Breda O’Brien, clickbait and being devoid of empathy

Breda O’Brien has a regular, offensive clickbait column in the Irish Times where she gets paid actual money to peddle her narrow, bigoted view of the world that doesn’t tally in any way with actual evidence of what happens in real life. She goes to great lengths to portray women who’ve had abortions as being at best cold and indifferent about their experiences and at worst, callous, unless they are members of Women Hurt. For Breda, the only time it’s acceptable for a woman to talk about her experience of abortion, is if it is in the context of being a negative experience in your life. Ideally, the more torment connected to it, the better – because it will be the only time that your experience has any value at all. It doesn’t matter for her or even the Irish Times, that her stories are possibly not actually true, it just matters that some people will believe them. If you throw enough stones, eventually you’ll hit something.  Today’s offering is no different.

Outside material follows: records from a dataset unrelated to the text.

File: config.mk
export PLATFORM = sky130hd
export DESIGN_NAME = p1v_reset_seq_flat
export DESIGN_NICKNAME = d
export VERILOG_FILES = /design/src/rtl/p1v_reset_seq_if.sv /design/src/rtl/p1v_reset_seq.sv /design/src/flat_wrapper.sv
export SDC_FILE = /design/constraint.sdc
export NUM_CORES = 1
export LEC_CHECK = 0
export CORE_ASPECT_RATIO = 1.75
export CORE_MARGIN = 2
export CORE_UTILIZATION = 57
export DETAILED_ROUTE_END_ITERATION = 10
export HOLD_SLACK_MARGIN = 0.15
export PLACE_DENSITY = 0.78
export SKIP_CTS_REPAIR_TIMING = 1
export SYNTH_ARGS = -nofsm -noshare
export SYNTH_HDL_FRONTEND = slang
export SYNTH_SLANG_ARGS = --single-unit
File: constraint.sdc
create_clock -name clk_cog -period 5.9 [get_ports clk_cog]
set_clock_uncertainty 0.15 [all_clocks]
set_input_delay 0.885 -clock clk_cog [delete_from_list [all_inputs] [get_ports clk_cog]]
set_output_delay 0.885 -clock clk_cog [all_outputs]
set_load 0.05 [all_outputs]
File: src/rtl/p1v_reset_seq_if.sv
// Control/status bundle between the P1V reset sequencer and its controller.
// master drives the requests and observes the resets; slave is the sequencer.
interface p1v_reset_seq_if #(
    parameter int unsigned N_OUT = 4,
    parameter int unsigned WDT_W = 24
);
    logic             sw_reset;
    logic             wdt_en;
    logic             wdt_kick;
    logic [WDT_W-1:0] wdt_limit;
    logic [N_OUT-1:0] nres_out;
    logic             busy;
    logic [1:0]       reset_cause;

    modport master (
        output sw_reset, wdt_en, wdt_kick, wdt_limit,
        input  nres_out, busy, reset_cause
    );

    modport slave (
        input  sw_reset, wdt_en, wdt_kick, wdt_limit,
        output nres_out, busy, reset_cause
    );
endinterface

File: src/rtl/p1v_reset_seq.sv
// P1V reset sequencer: stretches the pin reset, adds software and watchdog reset
// sources, and releases N_OUT active-low resets in staggered order.
module p1v_reset_seq #(
    parameter int unsigned SYNC_STAGES = 2,
    parameter int unsigned CNT_W       = 24,
    parameter int unsigned HOLD_CYCLES = 1000000,
    parameter int unsigned N_OUT       = 4,
    parameter int unsigned STAGGER     = 16,
    parameter int unsigned WDT_W       = 24
) (
    input  logic           clk_cog,
    input  logic           inp_resn,
    p1v_reset_seq_if.slave rs
);

    localparam int unsigned LAST_REL = STAGGER * (N_OUT - 1);
    localparam int unsigned CNT_NEED = (HOLD_CYCLES > LAST_REL) ? HOLD_CYCLES : LAST_REL;

    localparam logic [CNT_W-1:0] HOLD_LAST = CNT_W'(HOLD_CYCLES - 1);
    localparam logic [CNT_W-1:0] REL_LAST  = CNT_W'(LAST_REL);
    localparam logic [CNT_W-1:0] CNT_ONE   = CNT_W'(1);
    localparam logic [WDT_W-1:0] WDT_ONE   = WDT_W'(1);

    generate
        if (SYNC_STAGES < 2) begin : g_bad_sync
            $error("p1v_reset_seq: SYNC_STAGES must be at least 2");
        end
        if (HOLD_CYCLES < 1) begin : g_bad_hold
            $error("p1v_reset_seq: HOLD_CYCLES must be at least 1");
        end
        if (STAGGER < 1) begin : g_bad_stagger
            $error("p1v_reset_seq: STAGGER must be at least 1");
        end
        if (N_OUT < 1 || N_OUT > 8) begin : g_bad_nout
            $error("p1v_reset_seq: N_OUT must be in 1..8");
        end
        if (64'(CNT_NEED) >= (64'd1 << CNT_W)) begin : g_bad_cntw
            $error("p1v_reset_seq: CNT_W too narrow for HOLD_CYCLES / stagger span");
        end
    endgenerate

    typedef enum logic [1:0] {
        S_HOLD,
        S_RELEASE,
        S_RUN
    } state_t;

    typedef enum logic [1:0] {
        CAUSE_PIN = 2'b00,
        CAUSE_SW  = 2'b01,
        CAUSE_WDT = 2'b10
    } cause_t;

    state_t             state;
    cause_t             cause_q;
    logic [CNT_W-1:0]   cnt;
    logic [WDT_W-1:0]   wdt_cnt;
    logic [N_OUT-1:0]   nres_q;
    logic               busy_q;

    logic [SYNC_STAGES-1:0] sync_q;
    logic                   rst_ok;

    logic [CNT_W-1:0]   cnt_inc;
    logic [N_OUT-1:0]   rel_mask;
    logic               wdt_active;
    logic               wdt_fire;

    // rst_ok sits one flop past the chain so it rises SYNC_STAGES clocks after
    // the first edge that sees inp_resn high.
    always_ff @(posedge clk_cog or negedge inp_resn) begin
        if (!inp_resn) begin
            sync_q <= '0;
            rst_ok <= 1'b0;
        end else begin
            sync_q <= {sync_q[SYNC_STAGES-2:0], 1'b1};
            rst_ok <= sync_q[SYNC_STAGES-1];
        end
    end

    always_comb begin
        cnt_inc  = cnt + CNT_ONE;
        rel_mask = '0;
        for (int unsigned i = 0; i < N_OUT; i++) begin
            rel_mask[i] = (cnt_inc == CNT_W'(STAGGER * i));
        end
    end

    // Comparing with >= lets a lowered wdt_limit fire at once instead of being
    // skipped past by a count that already exceeds it.
    always_comb begin
        wdt_active = (state == S_RUN) && rs.wdt_en && (rs.wdt_limit != '0);
        wdt_fire   = wdt_active && !rs.wdt_kick && (wdt_cnt >= (rs.wdt_limit - WDT_ONE));
    end

    always_ff @(posedge clk_cog or negedge inp_resn) begin
        if (!inp_resn) begin
            state   <= S_HOLD;
            cause_q <= CAUSE_PIN;
            cnt     <= '0;
            wdt_cnt <= '0;
            nres_q  <= '0;
            busy_q  <= 1'b1;
        end else begin
            case (state)
                S_HOLD: begin
                    wdt_cnt <= '0;
                    if (!rst_ok || rs.sw_reset) begin
                        cnt <= '0;
                    end else if (cnt == HOLD_LAST) begin
                        cnt <= '0;
                        if (N_OUT == 1) begin
                            nres_q <= '1;
                            busy_q <= 1'b0;
                            state  <= S_RUN;
                        end else begin
                            nres_q <= N_OUT'(1);
                            state  <= S_RELEASE;
                        end
                    end else begin
                        cnt <= cnt_inc;
                    end
                end

                S_RELEASE: begin
                    wdt_cnt <= '0;
                    if (rs.sw_reset) begin
                        state   <= S_HOLD;
                        cause_q <= CAUSE_SW;
                        cnt     <= '0;
                        nres_q  <= '0;
                        busy_q  <= 1'b1;
                    end else begin
                        cnt    <= cnt_inc;
                        nres_q <= nres_q | rel_mask;
                        if (cnt_inc == REL_LAST) begin
                            busy_q <= 1'b0;
                            state  <= S_RUN;
                        end
                    end
                end

                S_RUN: begin
                    if (rs.sw_reset || wdt_fire) begin
                        state   <= S_HOLD;
                        cause_q <= rs.sw_reset ? CAUSE_SW : CAUSE_WDT;
                        cnt     <= '0;
                        wdt_cnt <= '0;
                        nres_q  <= '0;
                        busy_q  <= 1'b1;
                    end else begin
                        nres_q <= '1;
                        busy_q <= 1'b0;
                        if (!wdt_active || rs.wdt_kick) begin
                            wdt_cnt <= '0;
                        end else if (wdt_cnt != '1) begin
                            wdt_cnt <= wdt_cnt + WDT_ONE;
                        end
                    end
                end

                default: begin
                    state   <= S_HOLD;
                    cnt     <= '0;
                    wdt_cnt <= '0;
                    nres_q  <= '0;
                    busy_q  <= 1'b1;
                end
            endcase
        end
    end

    assign rs.nres_out    = nres_q;
    assign rs.busy        = busy_q;
    assign rs.reset_cause = cause_q;

endmodule
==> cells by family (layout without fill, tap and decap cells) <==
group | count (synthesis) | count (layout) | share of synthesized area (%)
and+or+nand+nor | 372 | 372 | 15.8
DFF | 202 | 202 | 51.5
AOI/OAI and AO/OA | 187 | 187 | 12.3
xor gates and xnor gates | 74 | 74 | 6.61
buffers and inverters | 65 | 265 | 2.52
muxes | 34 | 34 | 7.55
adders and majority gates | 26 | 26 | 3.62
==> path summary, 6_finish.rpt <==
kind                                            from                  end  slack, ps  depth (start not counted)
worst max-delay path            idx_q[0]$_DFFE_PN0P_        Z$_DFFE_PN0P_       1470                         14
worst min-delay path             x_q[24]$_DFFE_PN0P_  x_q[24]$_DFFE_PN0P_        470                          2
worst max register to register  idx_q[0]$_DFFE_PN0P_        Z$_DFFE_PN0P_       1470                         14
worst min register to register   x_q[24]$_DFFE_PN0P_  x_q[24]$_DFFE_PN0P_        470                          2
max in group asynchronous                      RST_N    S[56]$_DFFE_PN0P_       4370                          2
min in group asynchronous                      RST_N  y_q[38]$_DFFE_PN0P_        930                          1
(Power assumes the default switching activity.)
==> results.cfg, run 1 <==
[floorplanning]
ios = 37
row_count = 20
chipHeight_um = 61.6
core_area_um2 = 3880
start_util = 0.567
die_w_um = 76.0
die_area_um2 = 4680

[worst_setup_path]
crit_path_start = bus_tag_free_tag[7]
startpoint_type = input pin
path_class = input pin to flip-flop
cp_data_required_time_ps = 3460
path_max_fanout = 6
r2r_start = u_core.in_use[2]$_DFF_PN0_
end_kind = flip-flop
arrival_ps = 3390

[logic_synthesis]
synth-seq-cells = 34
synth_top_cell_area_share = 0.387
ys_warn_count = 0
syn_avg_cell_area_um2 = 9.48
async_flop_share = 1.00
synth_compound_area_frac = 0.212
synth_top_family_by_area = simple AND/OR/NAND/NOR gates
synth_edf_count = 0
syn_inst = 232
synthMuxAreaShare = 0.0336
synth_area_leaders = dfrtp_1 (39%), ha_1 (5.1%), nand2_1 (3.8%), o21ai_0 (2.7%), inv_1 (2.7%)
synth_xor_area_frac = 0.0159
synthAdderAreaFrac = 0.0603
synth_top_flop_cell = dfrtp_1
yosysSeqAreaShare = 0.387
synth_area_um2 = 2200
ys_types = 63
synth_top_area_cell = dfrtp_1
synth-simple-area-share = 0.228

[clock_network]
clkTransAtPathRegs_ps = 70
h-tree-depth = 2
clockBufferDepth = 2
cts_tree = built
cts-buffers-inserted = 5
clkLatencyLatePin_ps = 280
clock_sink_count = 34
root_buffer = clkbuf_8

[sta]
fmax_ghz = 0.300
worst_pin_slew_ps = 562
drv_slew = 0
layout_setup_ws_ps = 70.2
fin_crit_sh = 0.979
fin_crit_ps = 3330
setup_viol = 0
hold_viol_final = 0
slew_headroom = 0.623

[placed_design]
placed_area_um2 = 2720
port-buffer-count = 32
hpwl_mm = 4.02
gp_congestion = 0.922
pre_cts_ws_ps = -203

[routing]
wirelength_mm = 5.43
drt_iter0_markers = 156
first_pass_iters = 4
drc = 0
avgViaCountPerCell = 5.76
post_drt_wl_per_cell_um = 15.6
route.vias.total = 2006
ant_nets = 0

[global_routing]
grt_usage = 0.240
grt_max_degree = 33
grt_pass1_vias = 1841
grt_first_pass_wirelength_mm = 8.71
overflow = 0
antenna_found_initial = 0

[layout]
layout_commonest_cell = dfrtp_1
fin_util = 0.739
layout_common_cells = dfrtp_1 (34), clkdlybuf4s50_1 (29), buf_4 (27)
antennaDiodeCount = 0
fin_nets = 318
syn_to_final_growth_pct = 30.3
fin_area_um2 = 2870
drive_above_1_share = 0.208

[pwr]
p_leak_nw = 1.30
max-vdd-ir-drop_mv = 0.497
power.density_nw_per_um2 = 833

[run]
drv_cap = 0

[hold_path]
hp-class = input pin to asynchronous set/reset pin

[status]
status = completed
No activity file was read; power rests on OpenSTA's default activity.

O’Brien opens today’s drivel by saying that Irish women talk about their abortions all the time with her. Maybe there are women who talk to O’Brien about their experiences but she is hardly the most likely of people you would confide in;

“Breda, you are a well known anti-abortion activist so I need to tell you, I was raped at 14 and had an abortion at 6 weeks.”

“That choice was morally wrong and is exactly the same as drowning a three year old child. ”

“Um, thanks Breda. I’m glad I got that off my chest by talking to you.”  

Given the exposure Tara Flynn and Roisin Ingle’s stories got in the Irish Times last week, it’s hard not to read O’Brien’s piece as a direct retaliation towards these courageous women. It’s basically an eight hundred word fuck-you to Roisin and Tara.

She also says that women have told her of going for post-abortion counselling in a pro-choice organisation only to be told, “you did what was right for you at the time. Put it behind you and move on.” But I find it a stretch that any pro-choice organisation would simply tell a woman “move on” after she said she found her experience difficult to deal with or that she had regrets. Because that is not how pro-choice people or organisations operate. That is a fiction. Unlike O’Brien, we recognise that women have different experiences while noting that the vast majority of women who have terminations do not regret them.

O’Brien says that these women feel dismissed and diminished, while not for a second noticing the irony that women who do *not* regret their decision are dismissed and diminished by O’Brien and her Iona cronies who are given a national media platform on which to do so. No person’s experience should be diminished, but the women who allegedly seek comfort from O’Brien should not be taken as representative of the sum total of women who have had terminations – just as the women who do not regret them are not the sum total, we merely note that they are the overwhelming majority. O’Brien goes to great lengths to couch her language in terms of pseudo comfort and “common humanity” and then denies to other women the capacity to make decisions for themselves believing that she knows better.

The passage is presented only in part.